Give the whole listing again, exactly as written.

*** MATERIAL SHOWN ***

From an optimization exercise on the open Yosys and OpenROAD flow, aimed at small area, a short achievable clock period and few clock cycles per item; shortcuts taken in it are not production practice.
RTL that was checked went through simulation tests only; none was proved equivalent to the original.
Power figures rest on the tool's default switching activity, not on a simulated workload.

==> flow/design.v (excerpt) <==
module smult16_err_acc #(
  parameter int WIDTH = 16,
  parameter int OUTW  = 32,
  parameter int CNTW  = 16,
  parameter int ACCW  = 48
) (
  input  logic              clk,
  input  logic              rst_n,
  input  logic              start,
  input  logic [CNTW-1:0]   num_samples,
  input  logic              in_valid,
  output logic              in_ready,
  input  logic [WIDTH-1:0]  op_a,
  input  logic [WIDTH-1:0]  op_b,
  input  logic [OUTW-1:0]   p_approx,
  output logic              busy,
  output logic              done,
  output logic [CNTW-1:0]   err_count,
  output logic [ACCW-1:0]   sum_err,
  output logic [ACCW-1:0]   sum_abs_err,
  output logic [OUTW:0]     max_abs_err,
  output logic              overflow
);
  logic             busy_q, done_q, rdy_q;
  logic [CNTW-1:0]  rem_q;           
  logic             l1_q, l2_q, l3_q, l4_q;   
  logic             v1_q, v2_q;
  logic             clr_q;           
  logic             z_q;             
  wire go       = !busy_q && !done_q && start;
  wire accept   = rdy_q && in_valid;
  wire last_acc = accept && (rem_q == CNTW'(1));
  wire empty    = (num_samples == '0);
  always_ff @(posedge clk or negedge rst_n) begin
    if (!rst_n) begin
      busy_q <= 1'b0;
      done_q <= 1'b0;
      rdy_q  <= 1'b0;
      l1_q   <= 1'b0;
      l2_q   <= 1'b0;
      l3_q   <= 1'b0;
      l4_q   <= 1'b0;
      v1_q   <= 1'b0;
      v2_q   <= 1'b0;
      clr_q  <= 1'b0;
      z_q    <= 1'b0;
    end else begin
  ...
Size: ~2400 cells after synthesis, ~350 flip-flops, ~0.023 mm2 of cells after synthesis.
export LEC_CHECK = 0
export CAP_MARGIN = 20
export CORE_MARGIN = 2
export CORE_UTILIZATION = 40
export SLEW_MARGIN = 20
create_clock -name core_clock -period 8.5 [get_ports {clk}]
standard.sh (not shown) runs the stock make flow with config.mk's settings and CLKGATE_MAP_FILE= SYNTH_SCRIPT=/design/flow/synth_recipe.tcl, a recipe that flattens the netlist after the stock synthesis.
==> flow/flow/run.sh <==
#!/bin/bash
# The standard layout (standard.sh: unchanged synthesis and steps), with two changes:
# ports are buffered with buf_1 cells, and the resizer's setup repair aims for a margin.
set -e
export SETUP_SLACK_MARGIN=5.4
export BUFFER_PORTS_ARGS="-buffer_cell sky130_fd_sc_hd__buf_1"
bash standard.sh > standard_flow.log 2>&1
The starting point completed without violations.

*** End of MATERIAL SHOWN ***

# [REPLY TO THE EXERCISE]
From an optimization exercise on the open Yosys and OpenROAD flow, aimed at small area, a short achievable clock period and few clock cycles per item; shortcuts taken in it are not production practice.
RTL that was checked went through simulation tests only; none was proved equivalent to the original.
Power figures rest on the tool's default switching activity, not on a simulated workload.

==> flow/design.v (excerpt) <==
module smult16_err_acc #(
  parameter int WIDTH = 16,
  parameter int OUTW  = 32,
  parameter int CNTW  = 16,
  parameter int ACCW  = 48
) (
  input  logic              clk,
  input  logic              rst_n,
  input  logic              start,
  input  logic [CNTW-1:0]   num_samples,
  input  logic              in_valid,
  output logic              in_ready,
  input  logic [WIDTH-1:0]  op_a,
  input  logic [WIDTH-1:0]  op_b,
  input  logic [OUTW-1:0]   p_approx,
  output logic              busy,
  output logic              done,
  output logic [CNTW-1:0]   err_count,
  output logic [ACCW-1:0]   sum_err,
  output logic [ACCW-1:0]   sum_abs_err,
  output logic [OUTW:0]     max_abs_err,
  output logic              overflow
);
  logic             busy_q, done_q, rdy_q;
  logic [CNTW-1:0]  rem_q;           
  logic             l1_q, l2_q, l3_q, l4_q;   
  logic             v1_q, v2_q;
  logic             clr_q;           
  logic             z_q;             
  wire go       = !busy_q && !done_q && start;
  wire accept   = rdy_q && in_valid;
  wire last_acc = accept && (rem_q == CNTW'(1));
  wire empty    = (num_samples == '0);
  always_ff @(posedge clk or negedge rst_n) begin
    if (!rst_n) begin
      busy_q <= 1'b0;
      done_q <= 1'b0;
      rdy_q  <= 1'b0;
      l1_q   <= 1'b0;
      l2_q   <= 1'b0;
      l3_q   <= 1'b0;
      l4_q   <= 1'b0;
      v1_q   <= 1'b0;
      v2_q   <= 1'b0;
      clr_q  <= 1'b0;
      z_q    <= 1'b0;
    end else begin
  ...
Size: ~2400 cells after synthesis, ~350 flip-flops, ~0.023 mm2 of cells after synthesis.
export LEC_CHECK = 0
export CAP_MARGIN = 20
export CORE_MARGIN = 2
export CORE_UTILIZATION = 40
export SLEW_MARGIN = 20
create_clock -name core_clock -period 8.5 [get_ports {clk}]
standard.sh (not shown) runs the stock make flow with config.mk's settings and CLKGATE_MAP_FILE= SYNTH_SCRIPT=/design/flow/synth_recipe.tcl, a recipe that flattens the netlist after the stock synthesis.
==> flow/flow/run.sh <==
#!/bin/bash
# The standard layout (standard.sh: unchanged synthesis and steps), with two changes:
# ports are buffered with buf_1 cells, and the resizer's setup repair aims for a margin.
set -e
export SETUP_SLACK_MARGIN=5.4
export BUFFER_PORTS_ARGS="-buffer_cell sky130_fd_sc_hd__buf_1"
bash standard.sh > standard_flow.log 2>&1
The starting point completed without violations.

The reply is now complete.